Fig. 2: TXNL1 binds the RS proteasome in multiple conformations through contacts with Rpn2 and Rpn10’s VWA domain.

a, Densities of the RS.1 26S proteasome bound to TXNL1’s PITH domain in the forward (left; PITH shown in orange) and backward (right; PITH shown in cyan) conformations. The forward position is identical to the location of the PITH domain on PS proteasomes, whereas the backward conformation is rotated by ~90°. RS.1 refers to a particular class of RS proteasomes that differ from RS.2 through a slight shift in the RP (Extended Data Fig. 7). b, Particle distribution of RS proteasomes with TXNL1 bound in the forward, backward or mixed conformations.
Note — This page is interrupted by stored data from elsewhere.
Background: an optimization exercise with open tools, aiming at small area, a short achievable clock period and few clock cycles per item. Do not read the settings as production practice.
Where RTL was checked, it was by simulation tests only, not by an equivalence proof against the original.
Power and IR drop assume default switching activity. The clock port is modelled as an ideal driver; clocking choices that lean on that would not hold on a real chip.

== xenon ==
// mxq_block
module mxq_block (
    input  wire         clk,
    input  wire         rst,         
    input  wire         in_valid,
    output wire         in_ready,
    input  wire [31:0]  in_data,     
    input  wire [2:0]   in_fmt,      
    input  wire         in_rmode,    
    output wire         out_valid,
    input  wire         out_ready,
    output wire [7:0]   out_scale,
    output wire [255:0] out_elems,
    output wire [5:0]   out_flush,
    output wire         out_nan
);
Size: about 2200 cells after synthesis, ~960 flip-flops, about 310 I/O pins, roughly 0.031 sq mm of cells after synthesis.
==> flow/config.mk <==
export PLATFORM = sky130hd
export DESIGN_NAME = mxq_block
export DESIGN_NICKNAME = mxq_block
export VERILOG_FILES = /design/flow/design.v
export SDC_FILE = /design/flow/constraint.sdc
export NUM_CORES = 4
export LEC_CHECK = 0
export CAP_MARGIN = 20
export CORE_MARGIN = 2
export CORE_UTILIZATION = 40
export SLEW_MARGIN = 20
==> flow/constraint.sdc <==
create_clock -name core_clock -period 14.0 [get_ports {clk}]
set_input_delay 2.8000 -clock core_clock [delete_from_list [all_inputs] [get_ports {clk}]]
set_output_delay 2.8000 -clock core_clock [all_outputs]
set_load 0.01 [all_outputs]
standard.sh (not shown) runs the stock make flow with config.mk's settings and CLKGATE_MAP_FILE= SYNTH_SCRIPT=/design/flow/synth_recipe.tcl, a recipe that flattens the netlist after the stock synthesis.
==> flow/flow/run.sh <==
#!/bin/bash
# Layout flow: the standard layout (standard synthesis, floorplan,
# placement, CTS, routing) with two changes:
#  * the input and output ports are buffered with sky130_fd_sc_hd__buf_2
#    instead of the delay buffer that buffer_ports picks by default (every
#    port still gets its own buffer);
#  * timing repair aims for more setup slack than the default, so that it
#    works on the paths that set the achieved period. The clock period and
#    the I/O constraints are the design's, unchanged;
#  * clock tree: larger sink clusters and no dummy loads.
set -euo pipefail
export BUFFER_PORTS_ARGS="-buffer_cell sky130_fd_sc_hd__buf_2"
export SETUP_SLACK_MARGIN=9.7
export CTS_ARGS="-sink_clustering_enable -repair_clock_nets -sink_clustering_size 30 -sink_clustering_max_diameter 120 -dont_use_dummy_load"
bash standard.sh "BUFFER_PORTS_ARGS=$BUFFER_PORTS_ARGS" "SETUP_SLACK_MARGIN=$SETUP_SLACK_MARGIN" "CTS_ARGS=$CTS_ARGS" finish > standard_flow.log 2>&1
test -f out/final.def
xenon went all the way through synthesis, placement and routing and the layout is clean on timing, DRC and antenna.
Testbench counts of xenon, summed over its fixed seeds: cycles 16,664, items 512.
Mixed conformations represent intermediate states because of PITH domain motions or particles with ambiguous probabilities of belonging to either conformation. c, Top left: atomic model of the RS.1 proteasome with the PITH domain (cyan) in the backward conformation. Right and bottom: zoomed-in views of specific interactions between the PITH domain and Rpn2, Rpn10’s VWA domain and Rpn8. The contacts with Rpn2 and Rpn10 strongly rely on ion pairs, whereas a polar–π interaction is at the center of the interface with Rpn8.